圖7 血尿酸水平與腎組織中各指標的相關性分析

進一步研究顯示，輕微高尿酸組、高尿酸組腎組織AngⅡ、IL-6的表達較對照組增加，其中高尿酸組增加更明顯，別嘌醇干預組腎組織AngⅡ、IL-6的表達水平回落；SOD的表達水平呈相反變化，各組間比較差異均有統計學意義(P<0.05)。相關性分析顯示，血尿酸水平與腎組織AngⅡ、IL-6、SOD的表達水平相關，而腎組織中AngⅡ、IL-6、SOD的表達水平與腎組織nephrin、podocin的表達亦相關。上述結果提示，尿酸可通過活化RAS系統，促進微炎癥狀態及氧化應激，從而導致足細胞損害，且損害嚴重程度與尿酸水平、RAS系統活性、微炎癥狀態、氧化應激水平正相關。

氧化應激反應是導致足細胞損傷的一個重要因素[11-13]。多項實驗[14-15]已證實，通過降低氧化應激反應可改善腎小球足細胞損傷。

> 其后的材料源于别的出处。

==> src/hdl/adaptive_hybrid_cache_replacement_defines.svh <==
// ----------------------------------------------------------------------------
// Adaptive hybrid cache replacement assertion macros
// Concurrent check helpers used by the top-level RTL file of the block.
// ----------------------------------------------------------------------------
`ifndef ADAPTIVE_HYBRID_CACHE_REPLACEMENT_DEFINES_SVH
`define ADAPTIVE_HYBRID_CACHE_REPLACEMENT_DEFINES_SVH

`ifndef SYNTH
`define AHCR_ASSERT(lbl, clk, rst_n, prop, msg) \
	lbl: assert property (@(posedge clk) disable iff (!rst_n) prop) else $error(msg);
`define AHCR_ASSERT_ALWAYS(lbl, clk, prop, msg) \
	lbl: assert property (@(posedge clk) prop) else $error(msg);
`else
`define AHCR_ASSERT(lbl, clk, rst_n, prop, msg)
`define AHCR_ASSERT_ALWAYS(lbl, clk, prop, msg)
`endif

`endif

==> src/hdl/ahcr_pkg.sv <==
// ----------------------------------------------------------------------------
// Adaptive hybrid cache replacement package
// Sizes, register codes, memory row layouts and shared helpers.
// ----------------------------------------------------------------------------
`timescale 1ns / 1ps

package ahcr_pkg;

	localparam int NUM_SETS   = 2048;
	localparam int NUM_WAYS   = 16;
	localparam int WINDOW_LEN = 16;

	localparam int SET_W   = $clog2(NUM_SETS);
	localparam int WAY_W   = $clog2(NUM_WAYS);
	localparam int WPTR_W  = $clog2(WINDOW_LEN);
	localparam int HITS_W  = $clog2(WINDOW_LEN + 1);
	localparam int LEAVES  = 1 << WAY_W;

	localparam int FUNC_W  = 1;
	localparam int SIDX_W  = 11;
	localparam int MASK_W  = 16;
	localparam int WIN_W   = 4;
	localparam int ADDR_W  = 64;
	localparam int AGE_W   = 8;
	localparam int RRPV_W  = 2;
	localparam int RC_W    = 8;
	localparam int LFSR_W  = 16;

	localparam int PADDR_W    = 4;
	localparam int APB_DATA_W = 32;
	localparam int LRU_THR_W  = 5;
	localparam int SRRIP_THR_W = 5;
	localparam int RND_THR_W  = 8;
	localparam int STRIDE_W   = 16;

	localparam logic [1:0] REG_LRU_THR    = 2'd0;
	localparam logic [1:0] REG_SRRIP_THR  = 2'd1;
	localparam logic [1:0] REG_RND_THR    = 2'd2;
	localparam logic [1:0] REG_STRIDE_LIM = 2'd3;

	localparam logic [LRU_THR_W-1:0]   LRU_THR_RST    = 5'd8;
	localparam logic [SRRIP_THR_W-1:0] SRRIP_THR_RST  = 5'd3;
	localparam logic [RND_THR_W-1:0]   RND_THR_RST    = 8'd6;
	localparam logic [STRIDE_W-1:0]    STRIDE_LIM_RST = 16'd4096;

	localparam logic [FUNC_W-1:0] FUNC_VICTIM = 1'b0;
	localparam logic [FUNC_W-1:0] FUNC_UPDATE = 1'b1;

	localparam logic [LFSR_W-1:0] LFSR_TAPS = 16'hB400;
	localparam logic [LFSR_W-1:0] LFSR_SEED = 16'h0001;

	localparam logic [RRPV_W-1:0] RRPV_DISTANT = 2'd3;
	localparam logic [RRPV_W-1:0] RRPV_LONG    = 2'd2;
	localparam logic [RRPV_W-1:0] RRPV_NEAR    = 2'd0;
	localparam logic [AGE_W-1:0]  AGE_MAX      = 8'hFF;
	localparam logic [AGE_W-1:0]  AGE_INSERT   = AGE_W'(NUM_WAYS - 1);
	localparam logic [RC_W-1:0]   RC_MAX       = 8'hFF;

	typedef struct packed {
		logic ptr;
		logic srrip;
		logic lru;
	} flags_t;

	typedef struct packed {
		logic [WINDOW_LEN-1:0] hit_window;
		logic [WPTR_W-1:0]     wptr;
		flags_t                flags;
		logic [ADDR_W-1:0]     prev_addr;
		logic [RC_W-1:0]       rcount;
	} set_row_t;

	typedef struct packed {
		logic [NUM_WAYS-1:0][AGE_W-1:0]  age;
		logic [NUM_WAYS-1:0][RRPV_W-1:0] rrpv;
	} way_row_t;

	typedef struct packed {
		logic [WINDOW_LEN-1:0] hit_window;
		logic [WPTR_W-1:0]     wptr;
		logic [HITS_W-1:0]     hits;
		logic                  prev_nz;
		logic [ADDR_W-1:0]     stride;
	} upd_ctx_t;

	typedef enum logic [1:0] {
		ST_CLEAR,
		ST_IDLE,
		ST_READ,
		ST_EXEC
	} state_t;

	localparam set_row_t SET_ROW_RST = '0;

	function automatic way_row_t way_row_rst();
		way_row_t r;
		for (int i = 0; i < NUM_WAYS; i++) begin
			r.age[i]  = '0;
			r.rrpv[i] = RRPV_DISTANT;
		end
		return r;
	endfunction

	function automatic logic [WAY_W-1:0] first_set(input logic [NUM_WAYS-1:0] v);
		logic [WAY_W-1:0] r;
		r = '0;
		for (int i = NUM_WAYS - 1; i >= 0; i--) begin
			if (v[i]) begin
				r = WAY_W'(i);
			end
		end
		return r;
	endfunction

endpackage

氧化應激水平增強可通過擾亂內質網穩態、激活足細胞內質網應激進而導致足細胞損傷，自噬也參與其中[16]。RAS系統活化也是導致足細胞損傷的重要機制之一[17]。RAS系統活化可通過增加鈣內流和活性氧的生成促進足細胞損傷，并可通過促進足細胞自噬、誘導足細胞肥大、增加細胞凋亡、改變腎小球基底膜表面電荷屏障等機制導致足細胞損傷[18-21]。腎臟局部微炎癥反應水平可改善腎臟病變[22]。在某些病理狀態下，足細胞表面炎癥因子表達異常，可加重足細胞損害及腎臟病理損傷[23]。

綜上所述，本研究采用氧嗪酸鉀灌胃的方法成功建立高尿酸血癥大鼠模型，研究表明高尿酸血癥可導致腎小球足細胞損害，且兩者間存在線性相關，用別嘌醇降低血尿酸水平后，足細胞損害減輕。其可能機制包括高尿酸血癥導致的氧化應激反應、RAS活化、微炎癥反應等。本研究進一步闡明了尿酸的腎毒性，并提示可通過調控體內氧化應激狀態、RAS活性、微炎癥反應等措施來減輕尿酸所導致的足細胞損害、延緩CKD進展。然而，導致足細胞損傷的原因、機制眾多，且不同原因、機制之間互相影響、互相作用，因此相關機制有待通過體外實驗等進一步證實。